We introduce methods for discovering and applying sparse feature circuits.
These are causally implicated subnetworks of human-interpretable features for
explaining language model behaviors. Circuits identified in prior work consist
of polysemantic and difficult-to-interpret units like attention heads or
neurons, rendering them unsuitable for many downstream applications. In
contrast, sparse feature circuits enable detailed understanding of
unanticipated mechanisms. Because they are based on fine-grained units, sparse
feature circuits are useful for downstream tasks: We introduce SHIFT, where we
improve the generalization of a classifier by ablating features that a human
judges to be task-irrelevant.
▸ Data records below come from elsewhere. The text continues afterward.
$ cat src/rtl/reg_pipe.sv
// Elastic DEPTH-stage register pipeline with valid/ready back-pressure and flush.
// Define REG_PIPE_QBAR_EN to add the complemented output port q_bar.
module reg_pipe #(
  parameter int WIDTH = 8,
  parameter int DEPTH = 4
) (
  input  logic             clk,
  input  logic             rst,
  input  logic             flush,
  input  logic [WIDTH-1:0] d,
  input  logic             in_valid,
  output logic             in_ready,
  output logic [WIDTH-1:0] q,
  output logic             out_valid,
  input  logic             out_ready
`ifdef REG_PIPE_QBAR_EN
  ,
  output logic [WIDTH-1:0] q_bar
`endif
);

  logic [DEPTH-1:0]            vld_q, vld_d;
  logic [DEPTH-1:0][WIDTH-1:0] data_q, data_d;
  logic [DEPTH-1:0]            rdy;
  logic [DEPTH-1:0]            up_vld;
  logic [DEPTH-1:0][WIDTH-1:0] up_data;
  logic                        hole;

  // A stage is ready when the output drains or any stage at or below it is empty.
  // This is the unrolled form of rdy[i] = ~v[i] | rdy[i+1].
  always_comb begin
    hole = 1'b0;
    rdy  = '0;
    for (int i = DEPTH - 1; i >= 0; i--) begin
      hole   = hole | ~vld_q[i];
      rdy[i] = hole | out_ready;
    end
  end

  always_comb begin
    up_vld     = '0;
    up_data    = '0;
    up_vld[0]  = in_valid;
    up_data[0] = d;
    for (int i = 1; i < DEPTH; i++) begin
      up_vld[i]  = vld_q[i-1];
      up_data[i] = data_q[i-1];
    end
  end

  always_comb begin
    vld_d  = vld_q;
    data_d = data_q;
    for (int i = 0; i < DEPTH; i++) begin
      if (rdy[i]) vld_d[i] = up_vld[i];
      // Bubbles and flushed inputs leave the data register untouched.
      if (rdy[i] && up_vld[i] && !flush) data_d[i] = up_data[i];
    end
    if (flush) vld_d = '0;
  end

  always_ff @(posedge clk) begin
    if (rst) begin
      vld_q  <= '0;
      data_q <= '0;
    end else begin
      vld_q  <= vld_d;
      data_q <= data_d;
    end
  end

  assign in_ready  = rdy[0];
  assign q         = data_q[DEPTH-1];
  assign out_valid = vld_q[DEPTH-1];

`ifdef REG_PIPE_QBAR_EN
  assign q_bar = ~q;
`endif

endmodule
==> src/rtl/operand_entry_pkg.sv <==
// Shared constants and state encoding for the keypad operand accumulator.
// Latency: n/a (package only).
// Backpressure: n/a (package only).
package operand_entry_pkg;

  localparam int NUM_W      = 25;
  localparam int MAX_DIGITS = 7;

  // dot_pos value shown when no decimal point has been typed
  localparam logic [3:0] DOT_NONE = 4'd10;

  localparam logic [4:0] KEY_DOT   = 5'd10;
  localparam logic [4:0] KEY_NEG   = 5'd11;
  localparam logic [4:0] KEY_BKSP  = 5'd12;
  localparam logic [4:0] KEY_ENTER = 5'd13;

  typedef enum logic [1:0] {
    ST_INT  = 2'd0,
    ST_FRAC = 2'd1,
    ST_BUSY = 2'd2,
    ST_DONE = 2'd3
  } state_t;

  function automatic logic is_digit(input logic [4:0] k);
    return k <= 5'd9;
  endfunction

endpackage

==> src/rtl/operand_entry_div10.sv <==
// Restoring divide-by-10 of an NUM_W-bit unsigned value, one quotient bit per cycle.
// Latency: done is high in the NUM_W-th cycle after start, with quotient valid alongside it.
// Backpressure: none; start is only issued when idle, abort drops any divide in flight.
module div10_seq
  import operand_entry_pkg::*;
(
  input  logic             clk,
  input  logic             rst_n,
  input  logic             start,
  input  logic             abort,
  input  logic [NUM_W-1:0] dividend,
  output logic             done,
  output logic [NUM_W-1:0] quotient
);

  localparam int STEP_W = $clog2(NUM_W + 1);
  localparam logic [STEP_W-1:0] STEPS = STEP_W'(NUM_W);

  logic              busy;
  logic [STEP_W-1:0] steps;
  logic [NUM_W-1:0]  q;
  logic [3:0]        rem;

  logic [4:0]        shifted;
  logic [4:0]        diff;
  logic              ge;
  logic [3:0]        rem_nxt;
  logic [NUM_W-1:0]  q_nxt;

  // One restoring step: bring in the next dividend bit, subtract 10 when it fits.
  always_comb begin
    shifted = {rem, q[NUM_W-1]};
    diff    = shifted - 5'd10;
    ge      = (shifted >= 5'd10);
    rem_nxt = ge ? diff[3:0] : shifted[3:0];
    q_nxt   = {q[NUM_W-2:0], ge};
  end

  // The last step's result is presented combinationally so the caller can take it on the same edge.
  assign done     = busy && (steps == STEP_W'(1));
  assign quotient = q_nxt;

  // Iteration state: dividend shifts out of q as quotient bits shift in.
  always_ff @(posedge clk or negedge rst_n) begin
    if (!rst_n) begin
      busy  <= 1'b0;
      steps <= '0;
      q     <= '0;
      rem   <= '0;
    end else if (abort) begin
      busy  <= 1'b0;
      steps <= '0;
    end else if (start) begin
      busy  <= 1'b1;
      steps <= STEPS;
      q     <= dividend;
      rem   <= '0;
    end else if (busy) begin
      q     <= q_nxt;
      rem   <= rem_nxt;
      steps <= steps - STEP_W'(1);
      if (steps == STEP_W'(1)) begin
        busy <= 1'b0;
      end
    end
  end

endmodule

==> src/rtl/operand_entry.sv <==
// Builds a display operand (value, digit count, sign, decimal point) from decoded keypad keys.
// Latency: outputs update the cycle after a key is accepted; backspace takes NUM_W cycles.
// Backpressure: ready drops during a backspace divide; keys offered while ready is low are dropped.
module operand_entry
  import operand_entry_pkg::*;
(
  input  logic             clk,
  input  logic             rst_n,
  input  logic             clear,
  input  logic             key_valid,
  input  logic [4:0]       key_code,
  output logic             ready,
  output logic [NUM_W-1:0] num,
  output logic [2:0]       num_length,
  output logic             sign,
  output logic [3:0]       dot_pos,
  output logic             mode,
  output logic             operand_valid,
  output logic             entry_err
);

  state_t           state, state_n, ret_state, ret_n;
  logic [2:0]       cnt, cnt_n;
  logic [2:0]       frac, frac_n;
  logic [NUM_W-1:0] num_n;
  logic             sign_n, mode_n;
  logic [3:0]       dp_n;
  logic             ov_n, err_n;

  logic             acc;
  logic             div_start;
  logic             div_done;
  logic [NUM_W-1:0] div_q;
  logic [NUM_W-1:0] digit;

  assign ready      = (state != ST_BUSY);
  assign acc        = key_valid && ready && !clear;
  assign digit      = NUM_W'(key_code[3:0]);
  assign num_length = (cnt == 3'd0) ? 3'd1 : cnt;

  div10_seq u_div10 (
    .clk      (clk),
    .rst_n    (rst_n),
    .start    (div_start),
    .abort    (clear),
    .dividend (num),
    .done     (div_done),
    .quotient (div_q)
  );

  // Next-state and next-operand decode for the accepted key or a finishing divide.
  always_comb begin
    state_n   = state;
    ret_n     = ret_state;
    num_n     = num;
    cnt_n     = cnt;
    frac_n    = frac;
    sign_n    = sign;
    dp_n      = dot_pos;
    mode_n    = mode;
    ov_n      = 1'b0;
    err_n     = 1'b0;
    div_start = 1'b0;

    if (acc) begin
      // After ENTER, a new digit or dot starts a fresh operand before being applied.
      if (state == ST_DONE && (is_digit(key_code) || key_code == KEY_DOT)) begin
        state_n = ST_INT;
        num_n   = '0;
        cnt_n   = 3'd0;
        frac_n  = 3'd0;
        sign_n  = 1'b0;
        dp_n    = DOT_NONE;
        mode_n  = 1'b0;
      end

      if (is_digit(key_code)) begin
        if (cnt_n == 3'(MAX_DIGITS)) begin
          err_n = 1'b1;
        end else if (!(state_n == ST_INT && cnt_n == 3'd0 && key_code == 5'd0)) begin
          num_n = (num_n << 3) + (num_n << 1) + digit;
          cnt_n = cnt_n + 3'd1;
          if (state_n == ST_FRAC) begin
            frac_n = frac_n + 3'd1;
            dp_n   = {1'b0, frac_n};
          end
        end
      end else begin
        case (key_code)
          KEY_DOT: begin
            if (state_n == ST_FRAC) begin
              err_n = 1'b1;
            end else begin
              state_n = ST_FRAC;
              mode_n  = 1'b1;
              dp_n    = 4'd0;
              // A bare dot reads as "0." so it occupies one display digit.
              if (cnt_n == 3'd0) begin
                cnt_n = 3'd1;
              end
            end
          end
          KEY_NEG: begin
            sign_n = ~sign;
          end
          KEY_BKSP: begin
            if (state == ST_FRAC && frac == 3'd0) begin
              state_n = ST_INT;
              mode_n  = 1'b0;
              dp_n    = DOT_NONE;
            end else if (state != ST_DONE && cnt != 3'd0) begin
              state_n   = ST_BUSY;
              ret_n     = state;
              div_start = 1'b1;
            end
          end
          KEY_ENTER: begin
            ov_n    = 1'b1;
            state_n = ST_DONE;
          end
          default: begin
          end
        endcase
      end
    end else if (state == ST_BUSY && div_done) begin
      num_n   = div_q;
      state_n = ret_state;
      if (ret_state == ST_FRAC) begin
        frac_n = frac - 3'd1;
        dp_n   = {1'b0, frac_n};
        cnt_n  = (cnt <= 3'd1) ? 3'd1 : cnt - 3'd1;
      end else begin
        cnt_n = cnt - 3'd1;
      end
    end
  end

  // State and operand registers; clear wins over any key in the same cycle.
  always_ff @(posedge clk or negedge rst_n) begin
    if (!rst_n) begin
      state         <= ST_INT;
      ret_state     <= ST_INT;
      num           <= '0;
      cnt           <= 3'd0;
      frac          <= 3'd0;
      sign          <= 1'b0;
      dot_pos       <= DOT_NONE;
      mode          <= 1'b0;
      operand_valid <= 1'b0;
      entry_err     <= 1'b0;
    end else if (clear) begin
      state         <= ST_INT;
      ret_state     <= ST_INT;
      num           <= '0;
      cnt           <= 3'd0;
      frac          <= 3'd0;
      sign          <= 1'b0;
      dot_pos       <= DOT_NONE;
      mode          <= 1'b0;
      operand_valid <= 1'b0;
      entry_err     <= 1'b0;
    end else begin
      state         <= state_n;
      ret_state     <= ret_n;
      num           <= num_n;
      cnt           <= cnt_n;
      frac          <= frac_n;
      sign          <= sign_n;
      dot_pos       <= dp_n;
      mode          <= mode_n;
      operand_valid <= ov_n;
      entry_err     <= err_n;
    end
  end

endmodule

==> config.mk <==
export PLATFORM = sky130hd
export DESIGN_NAME = operand_entry
export DESIGN_NICKNAME = d
export VERILOG_FILES = /design/src/rtl/operand_entry_pkg.sv /design/src/rtl/operand_entry_div10.sv /design/src/rtl/operand_entry.sv
export SDC_FILE = /design/constraint.sdc
export NUM_CORES = 1
export LEC_CHECK = 0
export CAP_MARGIN = 20
export CORE_MARGIN = 2
export CORE_UTILIZATION = 40
export DETAILED_ROUTE_END_ITERATION = 10
export PLACE_DENSITY_LB_ADDON = 0.12
export SKIP_LAST_GASP = 1
export SYNTH_ARGS = -nofsm -noshare
export SYNTH_HDL_FRONTEND = slang
export SYNTH_SLANG_ARGS = --single-unit
==> constraint.sdc <==
create_clock -name clk -period 4.1 [get_ports clk]
set_input_delay 0.615 -clock clk [delete_from_list [all_inputs] [get_ports clk]]
set_output_delay 0.615 -clock clk [all_outputs]
set_load 0.03 [all_outputs]
==> flow_summary.ini <==
[yosys]
ys_top_cells_by_area = dfrtp_1, ha_1, nand2_1
syn_area_per_cell_sq_um = 8.41
syn_inst = 722
ys_types = 67
synth_edf_count = 0
synth-async-reset-ratio_pct = 100
yosysMostFrequentCell = nand2_1
synth_top_area_share_pct = 31.3
synth_common_cells = nand2_1, dfrtp_1, a21oi_1
synth_area_sq_mm = 0.00607
synth_seq_cells = 78
synthFlopType = dfrtp_1
synth_area_leader_cell = dfrtp_1
synthesis.nets = 788
yosysSeqAreaShare_pct = 32.2
yosys_warnings = 0

[timing]
tightestPinTransition_ps = 914
finClkSkew_ps = 7.78
post-route-period-util_pct = 95.5
finalSetupViolCount = 0
hold_viol = 0
grt_setup_unrepaired = false
layout_setup_ws_ps = 183
slew_headroom_pct = 38.9
finalCriticalPeriod_ps = 3920
fmax_mhz = 255
fin_tns_setup_ps = 0
slew_viol_final = 0

[route]
drtIter0Drc = 431
route.detailed.wl_per_inst_um = 18.5
dr_wl_met3_um = 820
vias = 5886
met1Wirelength_um = 8610
wl_met2_um = 8880
postRouteAntennaNets = 0
dr.pass1.iters = 5
top_layer_used = met4
via_per_inst = 5.78
drc = 0
wl_um = 18900

[clock_tree]
clk_pin_slew_ps = 60
clk_latency_ps = 350
clock_path_buffers = 2
postCtsHoldBufs = 0
cts_tree = built
cts-htree-levels = 3
cts_buffers = 9
clockRootBuffer = clkbuf_16
cts_sinks = 78

[setup_path]
arrival_ps = 4160
crit_start = key_code[1]
crit_path_start_kind = primary input
cp_slowest_cell = a211o_4
worstReg2RegStart = state[0]
critPathTopFamily = compound AO/OA/AOI/OAI gates
worst_r2r_path_depth = 14
critPathMaxStageDelay_ps = 380
endpoint_kind = register
critPathBufInv = 1
crit_cells = 15
critical_path_peak_fanout = 7
path_cells = dlymetal6s2s_1, a21o_1, a211o_4, and2_4, ha_4, ha_4, fa_2, a21o_1, a221oi_4, a311o_2, nand4b_4, a31o_4, a2111oi_4, nor2_2, a2111oi_2
crit_required_ps = 4340
path_class = in -> reg

[global_route]
grt_start_max_net_pins = 79
antenna_found_initial = 0
grt_pass1_wl_um = 31100
grt_overflow = 0
grt_pass1_vias = 5955
grtUsageTotal_pct = 24.4

[power]
total_power_w = 0.00238
p_per_area_mw_per_mm2 = 308
power.leakage_nw = 3.48
ir_worst_vdd_uv = 172

[cells_and_area]
drive_gt1_share_pct = 16.0
fill_cells = 1446
final_nets = 891
fin_area_sq_mm = 0.00771
diodes = 0
syn_to_final_growth_pct = 27.0
fin_cells = 1018

[place]
placed_cells = 997
io_buffers = 45
place.gp.congestion = 0.903
placed_cell_area_sq_mm = 0.00728
place_hpwl_um = 13300
post-place-ws_ps = -479

[outcome]
status = finished clean

[die]
die_y_um = 127
fp.dieArea_sq_mm = 0.0162
initial_core_util_pct = 40.4
core_area_sq_mm = 0.0150
rows = 45
die_w_um = 127
io_pins = 46

[worst_hold_path]
hold_class = in -> async

[flow_run]
cap_violations = 0
## sequential cells by signal (all words and copies together) (netlist names)
| name | flops |
|---|---|
| num | 25 |
| state | 2 |
| entry_err | 1 |
| u_div10.rem | 4 |
| u_div10.steps | 5 |
| ret_state | 2 |
| mode | 1 |
| cnt | 3 |
| frac | 3 |
| sign | 1 |
| u_div10.q | 25 |
| u_div10.busy | 1 |
| dot_pos | 4 |
| operand_valid | 1 |
## layout make-up
cell class | instances | area [sq um] | area share [%]
timing repair buffer | 134 | 1160 | 15.1
inverter | 20 | 75.1 | 0.974
multi-input combinational | 582 | 3980 | 51.6
clock inverter | 3 | 42.5 | 0.552
tap | 188 | 235 | 3.05
sequential | 78 | 1950 | 25.3
clock buffer | 13 | 260 | 3.37
## through the flow
step	hold slack [ps]	util, %
finish	252	51.3
global route	288	51.3
CTS	497	50.7
detailed placement	491	48.4
global placement	480	48.4
floorplan	319	-
## layer usage
| layer | up-vias | global-route usage [%] |
|---|---|---|
| met5 | - | 0 |
| met4 | 0 | 10.3 |
| met3 | 38 | 3.48 |
| met2 | 168 | 39.8 |
| met1 | 2849 | 32.5 |
| li1 | 2831 | - |
## final timing paths
| path | slack [ps] | to |
|---|---|---|
| min | 250 | u_div10.steps[0] |
| min reg2reg | 500 | dot_pos[1] |
| max in group asynchronous | 3230 | u_div10.q[18] |
| max | 180 | num[22] |
| min in group clk | 500 | dot_pos[1] |
| max reg2reg | 320 | num[22] |
## worst reg2reg max path, cell delays in order, from the launching register on
cell       delay, ps
dfrtp_1          350
nand2_1          130
a211o_4          380
and2_4           190
ha_4             240
ha_4             160
fa_2             360
a21o_1           230
a221oi_4         300
a311o_2          250
nand4b_4         110
a31o_4           270
a2111oi_4        370
nor2_2            80
a2111oi_2        270
## logic make-up after synthesis
family,count (synthesis),share of synthesized area (%)
muxes,34,5.63
and+or+nand+nor,238,18.2
AOI/OAI and AO/OA,228,24.4
adders and majority gates,57,11.9
xor gates and xnor gates,25,3.61
buffers and inverters,62,4.06
DFF,78,32.2
## repair_timing
action / 4_1_cts / 5_1_grt
endpoints found under the hold margin: 0 / 0
pin swaps: 2 / 9
setup buffers: 1 / 3
endpoints found under the setup margin: 5 / 10
gates resized for setup: 3 / 12
## placed cells by master (no fill, tap or decap), types with 15 or more instances in the layout
master / Yosys / final
buf_4: 1 / 87
nand2_1: 103 / 103
inv_1: 19 / 19
nor2_1: 49 / 48
clkdlybuf4s50_1: 0 / 38
mux2i_1: 33 / 33
ha_1: 56 / 52
o21ai_1: 41 / 40
and2_1: 24 / 23
xnor2_1: 15 / 15
nor3_1: 17 / 16
dfrtp_1: 76 / 76
a21oi_1: 68 / 66
## report_power, final
group	switching, W	internal (W)
sequential	0.0000525	0.000817
clock	0.000340	0.000505
combinational	0.000371	0.000292
Power figures use the tool's default switching activity.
Finally, we demonstrate an entirely unsupervised
and scalable interpretability pipeline by discovering thousands of sparse
feature circuits for automatically discovered model behaviors.

我们引入了一种发现和应用稀疏特征电路的方法，这些电路是人可解释特征的因果相关子网络，用于解释语言模型的行为。与以前的工作中的电路相反，稀疏特征电路基于细粒度单元，可以提供对预期之外的机制的详细理解，并且在下游任务中非常有用。我们介绍了 SHIFT，通过消除人类判断为任务无关的特征，改善了分类器的泛化能力。最后，我们展示了一个完全无监督和可扩展的可解释性流程，用于自动发现模型行为中的成千上万的稀疏特征电路。